Go over the listing below line by line, and return each one holding the string "signal".

--*--

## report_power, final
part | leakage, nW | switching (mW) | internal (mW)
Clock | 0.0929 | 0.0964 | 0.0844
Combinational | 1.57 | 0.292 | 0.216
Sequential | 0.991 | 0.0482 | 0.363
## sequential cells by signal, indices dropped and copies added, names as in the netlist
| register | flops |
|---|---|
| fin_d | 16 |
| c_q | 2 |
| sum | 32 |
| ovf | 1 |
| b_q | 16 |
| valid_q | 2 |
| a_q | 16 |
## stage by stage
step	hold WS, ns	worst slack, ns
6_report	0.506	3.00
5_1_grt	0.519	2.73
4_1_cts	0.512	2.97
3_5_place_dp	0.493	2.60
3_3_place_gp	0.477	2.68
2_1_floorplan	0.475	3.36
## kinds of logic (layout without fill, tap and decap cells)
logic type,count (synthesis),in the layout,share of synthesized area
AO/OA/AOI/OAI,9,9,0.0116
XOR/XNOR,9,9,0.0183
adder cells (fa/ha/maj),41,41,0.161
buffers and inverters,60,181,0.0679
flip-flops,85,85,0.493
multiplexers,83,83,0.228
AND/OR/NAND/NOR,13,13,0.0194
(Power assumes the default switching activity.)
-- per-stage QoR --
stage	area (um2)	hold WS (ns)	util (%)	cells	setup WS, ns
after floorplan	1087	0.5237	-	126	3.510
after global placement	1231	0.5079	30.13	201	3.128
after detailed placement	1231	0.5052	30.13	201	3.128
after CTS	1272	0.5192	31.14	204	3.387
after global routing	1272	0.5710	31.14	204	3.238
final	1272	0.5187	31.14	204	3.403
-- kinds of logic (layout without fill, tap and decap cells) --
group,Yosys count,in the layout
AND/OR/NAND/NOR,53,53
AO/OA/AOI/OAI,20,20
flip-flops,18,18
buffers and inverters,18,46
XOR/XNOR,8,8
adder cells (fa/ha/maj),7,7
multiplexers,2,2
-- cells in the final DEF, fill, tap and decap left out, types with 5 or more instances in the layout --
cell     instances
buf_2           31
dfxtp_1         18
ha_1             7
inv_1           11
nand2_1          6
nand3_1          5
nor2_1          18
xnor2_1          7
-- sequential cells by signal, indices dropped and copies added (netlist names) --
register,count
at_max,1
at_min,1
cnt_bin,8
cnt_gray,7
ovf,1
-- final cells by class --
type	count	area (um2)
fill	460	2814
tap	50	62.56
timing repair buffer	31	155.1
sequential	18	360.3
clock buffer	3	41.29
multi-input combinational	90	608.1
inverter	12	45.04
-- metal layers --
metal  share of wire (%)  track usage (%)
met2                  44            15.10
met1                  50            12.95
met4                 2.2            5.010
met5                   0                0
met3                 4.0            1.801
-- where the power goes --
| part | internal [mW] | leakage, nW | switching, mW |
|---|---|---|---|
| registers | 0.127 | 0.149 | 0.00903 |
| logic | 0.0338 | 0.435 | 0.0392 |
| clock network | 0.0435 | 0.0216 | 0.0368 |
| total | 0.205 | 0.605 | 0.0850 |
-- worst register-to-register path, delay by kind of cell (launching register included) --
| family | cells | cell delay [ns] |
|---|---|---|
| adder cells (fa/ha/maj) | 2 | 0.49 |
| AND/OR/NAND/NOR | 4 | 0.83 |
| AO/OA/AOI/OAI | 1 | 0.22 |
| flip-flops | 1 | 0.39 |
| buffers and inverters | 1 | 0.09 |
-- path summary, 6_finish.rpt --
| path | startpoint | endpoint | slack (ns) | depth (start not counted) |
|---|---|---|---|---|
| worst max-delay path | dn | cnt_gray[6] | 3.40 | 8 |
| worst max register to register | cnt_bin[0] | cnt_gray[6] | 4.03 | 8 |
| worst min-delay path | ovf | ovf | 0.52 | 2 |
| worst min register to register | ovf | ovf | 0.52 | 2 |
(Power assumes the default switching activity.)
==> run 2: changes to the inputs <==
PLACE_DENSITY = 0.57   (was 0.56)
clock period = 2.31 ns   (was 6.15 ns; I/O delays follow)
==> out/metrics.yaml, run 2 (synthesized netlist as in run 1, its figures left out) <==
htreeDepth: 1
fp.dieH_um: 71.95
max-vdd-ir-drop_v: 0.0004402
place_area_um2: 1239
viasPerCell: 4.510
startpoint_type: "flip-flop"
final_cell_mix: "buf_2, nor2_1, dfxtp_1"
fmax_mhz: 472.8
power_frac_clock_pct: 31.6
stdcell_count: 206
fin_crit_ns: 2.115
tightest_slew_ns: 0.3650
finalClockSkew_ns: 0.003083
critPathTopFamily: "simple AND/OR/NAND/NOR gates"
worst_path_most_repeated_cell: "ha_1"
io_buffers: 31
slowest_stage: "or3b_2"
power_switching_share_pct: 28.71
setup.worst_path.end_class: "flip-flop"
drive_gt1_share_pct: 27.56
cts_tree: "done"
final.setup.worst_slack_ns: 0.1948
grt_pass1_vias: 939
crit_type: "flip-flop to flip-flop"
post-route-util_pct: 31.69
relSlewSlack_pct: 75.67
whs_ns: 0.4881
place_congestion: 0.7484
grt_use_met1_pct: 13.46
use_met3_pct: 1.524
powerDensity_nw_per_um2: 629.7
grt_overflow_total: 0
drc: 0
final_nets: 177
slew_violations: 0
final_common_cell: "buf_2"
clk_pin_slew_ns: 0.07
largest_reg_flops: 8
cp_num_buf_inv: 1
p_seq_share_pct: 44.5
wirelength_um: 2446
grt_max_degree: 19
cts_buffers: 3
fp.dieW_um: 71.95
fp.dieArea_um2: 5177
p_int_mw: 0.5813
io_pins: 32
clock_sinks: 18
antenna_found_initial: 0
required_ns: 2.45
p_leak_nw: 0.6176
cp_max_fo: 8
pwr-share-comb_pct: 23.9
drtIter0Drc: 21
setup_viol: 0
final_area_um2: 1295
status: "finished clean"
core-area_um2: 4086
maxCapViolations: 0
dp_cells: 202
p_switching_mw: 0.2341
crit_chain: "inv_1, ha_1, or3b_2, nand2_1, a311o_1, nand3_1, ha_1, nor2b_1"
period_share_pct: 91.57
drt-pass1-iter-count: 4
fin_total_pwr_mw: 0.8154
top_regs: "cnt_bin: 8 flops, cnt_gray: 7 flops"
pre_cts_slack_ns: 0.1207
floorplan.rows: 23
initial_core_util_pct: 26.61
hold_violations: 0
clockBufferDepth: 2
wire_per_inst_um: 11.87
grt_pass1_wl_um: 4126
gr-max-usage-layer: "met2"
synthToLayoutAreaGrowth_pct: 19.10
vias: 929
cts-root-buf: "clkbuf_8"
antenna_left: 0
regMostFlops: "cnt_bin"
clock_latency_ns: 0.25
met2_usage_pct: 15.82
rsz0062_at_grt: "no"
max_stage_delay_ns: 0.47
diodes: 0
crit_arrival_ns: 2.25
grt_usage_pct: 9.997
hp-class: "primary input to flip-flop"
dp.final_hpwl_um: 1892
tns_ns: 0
## src/rtl/rgb_filter_pkg.sv

```systemverilog
// Shared types and constants for the RGB on/off filter controller.
package rgb_filter_pkg;

  localparam int MODE_W    = 3;
  localparam int NUM_MODES = 8;

  // Channel enables {r,g,b} for each mode index. Element 0 is the leftmost entry.
  localparam logic [0:NUM_MODES-1][2:0] MODE_TABLE = {
    3'b111, 3'b100, 3'b010, 3'b001, 3'b110, 3'b011, 3'b101, 3'b000
  };

  typedef enum logic [0:0] {
    ST_IDLE    = 1'b0,
    ST_PENDING = 1'b1
  } state_e;

  // Look up the {r,g,b} enables for a mode index.
  function automatic logic [2:0] mode_rgb(input logic [MODE_W-1:0] idx);
    return MODE_TABLE[idx];
  endfunction

  // Step a mode index forward or back; the index width gives the mod-8 wrap.
  function automatic logic [MODE_W-1:0] step_idx(input logic [MODE_W-1:0] base,
                                                 input logic              fwd);
    return fwd ? (base + MODE_W'(1)) : (base - MODE_W'(1));
  endfunction

endpackage

```

## src/rtl/btn_debounce.sv

```systemverilog
// Button conditioner: 2-FF synchronizer, hold-time debounce and press pulse.
// A button already held when reset releases is ignored until it has been
// seen released, so a held button cannot fake a press after reset.
module btn_debounce #(
  parameter int DEBOUNCE_CYC = 1_000_000
) (
  input  logic clk,
  input  logic reset_n,
  input  logic btn,
  output logic press
);

  localparam int CNT_W = (DEBOUNCE_CYC > 1) ? $clog2(DEBOUNCE_CYC) : 1;
  localparam logic [CNT_W-1:0] CNT_LAST = CNT_W'(DEBOUNCE_CYC - 1);

  logic             sync1_r;
  logic             sync2_r;
  logic [1:0]       prime_r;
  logic             stable_r;
  logic [CNT_W-1:0] cnt_r;
  logic             armed_r;
  logic             press_r;
  logic             accept_s;

  assign accept_s = (sync2_r != stable_r) && (cnt_r == CNT_LAST);

  // Synchronize the raw button and track when the synchronizer output is valid.
  always_ff @(posedge clk or negedge reset_n) begin
    if (!reset_n) begin
      sync1_r <= 1'b0;
      sync2_r <= 1'b0;
      prime_r <= 2'b00;
    end else begin
      sync1_r <= btn;
      sync2_r <= sync1_r;
      prime_r <= {prime_r[0], 1'b1};
    end
  end

  // Count cycles of disagreement and accept the new level once it has held.
  always_ff @(posedge clk or negedge reset_n) begin
    if (!reset_n) begin
      cnt_r    <= '0;
      stable_r <= 1'b0;
    end else if (sync2_r == stable_r) begin
      cnt_r    <= '0;
      stable_r <= stable_r;
    end else if (accept_s) begin
      cnt_r    <= '0;
      stable_r <= sync2_r;
    end else begin
      cnt_r    <= cnt_r + CNT_W'(1);
      stable_r <= stable_r;
    end
  end

  // Arm once a released button is seen, then pulse on each accepted 0->1 change.
  always_ff @(posedge clk or negedge reset_n) begin
    if (!reset_n) begin
      armed_r <= 1'b0;
      press_r <= 1'b0;
    end else begin
      if (prime_r[1] && !sync2_r && !stable_r) begin
        armed_r <= 1'b1;
      end else begin
        armed_r <= armed_r;
      end
      press_r <= accept_s && sync2_r && armed_r;
    end
  end

  assign press = press_r;

endmodule

```

## src/rtl/rgb_filter_ctrl.sv

```systemverilog
// RGB filter mode controller: buttons request a mode, vsync applies it.
module rgb_filter_ctrl
  import rgb_filter_pkg::*;
#(
  parameter int DEBOUNCE_CYC = 1_000_000
) (
  input  logic              clk,
  input  logic              reset_n,
  input  logic              btn_next,
  input  logic              btn_prev,
  input  logic              vsync,
  output logic              sw_r,
  output logic              sw_g,
  output logic              sw_b,
  output logic [MODE_W-1:0] o_mode_idx,
  output logic              o_pending
);

  logic              press_next_s;
  logic              press_prev_s;
  logic              press_any_s;
  logic              vs_sync1_r;
  logic              vs_sync2_r;
  logic              vs_prev_r;
  logic              vs_edge_s;
  state_e            state_r;
  state_e            state_next_s;
  logic [MODE_W-1:0] req_idx_r;
  logic [MODE_W-1:0] req_next_s;
  logic [MODE_W-1:0] applied_r;
  logic [MODE_W-1:0] applied_next_s;
  logic [2:0]        sw_rgb_r;

  btn_debounce #(.DEBOUNCE_CYC(DEBOUNCE_CYC)) u_deb_next (
    .clk     (clk),
    .reset_n (reset_n),
    .btn     (btn_next),
    .press   (press_next_s)
  );

  btn_debounce #(.DEBOUNCE_CYC(DEBOUNCE_CYC)) u_deb_prev (
    .clk     (clk),
    .reset_n (reset_n),
    .btn     (btn_prev),
    .press   (press_prev_s)
  );

  // Simultaneous next and prev presses cancel each other.
  assign press_any_s = press_next_s ^ press_prev_s;
  assign vs_edge_s   = vs_sync2_r & ~vs_prev_r;

  // Synchronize vsync and keep its previous value for rising-edge detection.
  always_ff @(posedge clk or negedge reset_n) begin
    if (!reset_n) begin
      vs_sync1_r <= 1'b0;
      vs_sync2_r <= 1'b0;
      vs_prev_r  <= 1'b0;
    end else begin
      vs_sync1_r <= vsync;
      vs_sync2_r <= vs_sync1_r;
      vs_prev_r  <= vs_sync2_r;
    end
  end

  // Next-state logic: a frame edge applies the request held before any same-cycle press.
  always_comb begin
    state_next_s   = state_r;
    req_next_s     = req_idx_r;
    applied_next_s = applied_r;
    case (state_r)
      ST_IDLE: begin
        if (press_any_s) begin
          req_next_s   = step_idx(applied_r, press_next_s);
          state_next_s = ST_PENDING;
        end else begin
          state_next_s = ST_IDLE;
        end
      end
      ST_PENDING: begin
        if (vs_edge_s) begin
          applied_next_s = req_idx_r;
        end else begin
          applied_next_s = applied_r;
        end
        if (press_any_s) begin
          req_next_s   = step_idx(req_idx_r, press_next_s);
          state_next_s = ST_PENDING;
        end else if (vs_edge_s) begin
          state_next_s = ST_IDLE;
        end else begin
          state_next_s = ST_PENDING;
        end
      end
      default: begin
        state_next_s = ST_IDLE;
      end
    endcase
  end

  // State, request, applied mode and channel enables all update on one edge.
  always_ff @(posedge clk or negedge reset_n) begin
    if (!reset_n) begin
      state_r   <= ST_IDLE;
      req_idx_r <= '0;
      applied_r <= '0;
      sw_rgb_r  <= 3'b111;
    end else begin
      state_r   <= state_next_s;
      req_idx_r <= req_next_s;
      applied_r <= applied_next_s;
      sw_rgb_r  <= mode_rgb(applied_next_s);
    end
  end

  assign sw_r       = sw_rgb_r[2];
  assign sw_g       = sw_rgb_r[1];
  assign sw_b       = sw_rgb_r[0];
  assign o_mode_idx = applied_r;
  assign o_pending  = (state_r == ST_PENDING);

endmodule

```
`config.mk`:
```
export PLATFORM = sky130hd
export DESIGN_NAME = conv5x5_window_gen
export DESIGN_NICKNAME = d
export VERILOG_FILES = /design/src/rtl/conv_pkg.sv /design/src/rtl/conv_line_buffer.sv /design/src/rtl/conv5x5_window_gen.sv
export SDC_FILE = /design/constraint.sdc
export NUM_CORES = 1
export LEC_CHECK = 0
export CAP_MARGIN = 0
export CORE_UTILIZATION = 38
export CTS_BUF_LIST = sky130_fd_sc_hd__clkbuf_16
export DETAILED_ROUTE_END_ITERATION = 10
export PLACE_DENSITY = 0.58
export SLEW_MARGIN = 25
export SYNTH_ARGS = -nofsm -noshare
export SYNTH_HDL_FRONTEND = slang
export SYNTH_SLANG_ARGS = --single-unit
```
`constraint.sdc`:
```
create_clock -name clk -period 3.4 [get_ports clk]
set_input_delay 0.51 -clock clk [delete_from_list [all_inputs] [get_ports clk]]
set_output_delay 0.51 -clock clk [all_outputs]
set_load 0.05 [all_outputs]
```
`src/rtl/conv_pkg.sv`:
```
// conv_pkg: shared constants and FSM state type for the 5x5 convolution front end.
//   INPUT_WIDTH : pixel width expected by the convolution core
//   PATCH_DIM   : window edge length (5x5 patch)
//   state_t     : window-generator control states
package conv_pkg;

    localparam int unsigned INPUT_WIDTH = 8;
    localparam int unsigned PATCH_DIM   = 5;

    typedef enum logic [1:0] {
        S_FILL,
        S_ISSUE,
        S_WAIT_BUSY,
        S_WAIT_IDLE
    } state_t;

endpackage

```
`src/rtl/conv_line_buffer.sv`:
```
// conv_line_buffer: one image row of delay (DEPTH entries x WIDTH bits).
// Synchronous write, asynchronous read at the same index, so a read-modify
// chain of these buffers forms a stack of row delays indexed by column.
// Ports:
//   clk   : clock
//   we    : write enable (pixel transfer)
//   idx   : column index used for both read and write
//   wdata : value stored at idx on the next edge when we=1
//   rdata : current contents at idx (value from the previous row)
module conv_line_buffer
    import conv_pkg::*;
#(
    parameter int DEPTH = 28,
    parameter int WIDTH = INPUT_WIDTH,
    parameter int IDX_W = $clog2(DEPTH)
) (
    input  logic             clk,
    input  logic             we,
    input  logic [IDX_W-1:0] idx,
    input  logic [WIDTH-1:0] wdata,
    output logic [WIDTH-1:0] rdata
);

    logic [WIDTH-1:0] mem [0:DEPTH-1];

    always_ff @(posedge clk) begin
        if (we) begin
            mem[idx] <= wdata;
        end
    end

    assign rdata = mem[idx];

endmodule

```
`src/rtl/conv5x5_window_gen.sv`:
```
// conv5x5_window_gen: raster pixel stream -> stable 5x5 patches for the conv core.
// Keeps four row delays plus a 5x5 shift window. When a transfer completes a
// valid window position (r>=4, c>=4) the block issues a one-cycle start, then
// stalls input until the core has raised and dropped busy.
// Optional feature (macro CONV_WIN_STALL_CNT_EN): stall_clr input and a
// saturating 32-bit stall_cycles counter of cycles with pix_valid && !pix_ready.
// Ports:
//   clk, rst            : clock, synchronous active-high reset
//   pix_in, pix_valid   : raster-order pixel stream
//   pix_ready           : pixel accepted when pix_valid && pix_ready
//   patch_pixels        : [row][col] window, row 0 oldest, col 0 leftmost
//   start_channel_proc  : one-cycle start to the core
//   core_busy           : core busy flag
//   out_row, out_col    : output grid position of the presented patch
//   frame_done          : one-cycle pulse when the last patch of a frame is released
module conv5x5_window_gen
    import conv_pkg::*;
#(
    parameter int IMG_W = 28,
    parameter int IMG_H = 28,
    parameter int PIX_W = INPUT_WIDTH
) (
    input  logic                                           clk,
    input  logic                                           rst,
    input  logic [PIX_W-1:0]                               pix_in,
    input  logic                                           pix_valid,
    output logic                                           pix_ready,
    output logic [0:PATCH_DIM-1][0:PATCH_DIM-1][PIX_W-1:0] patch_pixels,
    output logic                                           start_channel_proc,
    input  logic                                           core_busy,
    output logic [$clog2(IMG_H)-1:0]                       out_row,
    output logic [$clog2(IMG_W)-1:0]                       out_col,
    output logic                                           frame_done
`ifdef CONV_WIN_STALL_CNT_EN
    ,
    input  logic                                           stall_clr,
    output logic [31:0]                                    stall_cycles
`endif
);

    localparam int RW = $clog2(IMG_H);
    localparam int CW = $clog2(IMG_W);
    localparam logic [RW-1:0] R_LAST = RW'(IMG_H - 1);
    localparam logic [CW-1:0] C_LAST = CW'(IMG_W - 1);
    localparam logic [RW-1:0] R_OFF  = RW'(PATCH_DIM - 1);
    localparam logic [CW-1:0] C_OFF  = CW'(PATCH_DIM - 1);

    state_t state, state_next;

    logic [RW-1:0] row;
    logic [CW-1:0] col;
    logic          xfer;
    logic          issue_pos;
    logic          issue;
    logic          last_pending;

    // lb_rd[k] is row r-1-k at column c; each buffer is fed by the one above it.
    logic [3:0][PIX_W-1:0] lb_rd;
    logic [3:0][PIX_W-1:0] lb_wr;

    assign xfer      = pix_valid && pix_ready;
    assign issue_pos = (row >= R_OFF) && (col >= C_OFF);
    assign issue     = xfer && issue_pos;
    assign lb_wr     = {lb_rd[2:0], pix_in};

    for (genvar k = 0; k < 4; k++) begin : g_lb
        conv_line_buffer #(
            .DEPTH (IMG_W),
            .WIDTH (PIX_W),
            .IDX_W (CW)
        ) u_lb (
            .clk   (clk),
            .we    (xfer),
            .idx   (col),
            .wdata (lb_wr[k]),
            .rdata (lb_rd[k])
        );
    end

    always_ff @(posedge clk) begin
        if (rst) begin
            state <= S_FILL;
        end else begin
            state <= state_next;
        end
    end

    // pix_ready is not read back here; the FILL decision uses pix_valid directly
    // so no combinational loop forms through the transfer handshake.
    always_comb begin
        state_next         = state;
        pix_ready          = 1'b0;
        start_channel_proc = 1'b0;
        frame_done         = 1'b0;
        case (state)
            S_FILL: begin
                pix_ready = 1'b1;
                if (pix_valid && issue_pos) begin
                    state_next = S_ISSUE;
                end
            end
            S_ISSUE: begin
                start_channel_proc = 1'b1;
                state_next         = S_WAIT_BUSY;
            end
            S_WAIT_BUSY: begin
                if (core_busy) begin
                    state_next = S_WAIT_IDLE;
                end
            end
            S_WAIT_IDLE: begin
                if (!core_busy) begin
                    state_next = S_FILL;
                    frame_done = last_pending;
                end
            end
            default: state_next = S_FILL;
        endcase
    end

    always_ff @(posedge clk) begin
        if (rst) begin
            patch_pixels <= '0;
            row          <= '0;
            col          <= '0;
            out_row      <= '0;
            out_col      <= '0;
            last_pending <= 1'b0;
        end else if (xfer) begin
            for (int unsigned i = 0; i < PATCH_DIM; i++) begin
                for (int unsigned j = 0; j < PATCH_DIM - 1; j++) begin
                    patch_pixels[i][j] <= patch_pixels[i][j+1];
                end
            end
            patch_pixels[0][PATCH_DIM-1] <= lb_rd[3];
            patch_pixels[1][PATCH_DIM-1] <= lb_rd[2];
            patch_pixels[2][PATCH_DIM-1] <= lb_rd[1];
            patch_pixels[3][PATCH_DIM-1] <= lb_rd[0];
            patch_pixels[4][PATCH_DIM-1] <= pix_in;

            if (col == C_LAST) begin
                col <= '0;
                row <= (row == R_LAST) ? '0 : row + 1'b1;
            end else begin
                col <= col + 1'b1;
            end

            if (issue) begin
                out_row      <= row - R_OFF;
                out_col      <= col - C_OFF;
                last_pending <= (row == R_LAST) && (col == C_LAST);
            end
        end
    end

`ifdef CONV_WIN_STALL_CNT_EN
    always_ff @(posedge clk) begin
        if (rst || stall_clr) begin
            stall_cycles <= '0;
        end else if (pix_valid && !pix_ready && (stall_cycles != '1)) begin
            stall_cycles <= stall_cycles + 32'd1;
        end
    end
`endif

endmodule

```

--*--

§ **Written solution**:
## sequential cells by signal, indices dropped and copies added, names as in the netlist
-- sequential cells by signal, indices dropped and copies added (netlist names) --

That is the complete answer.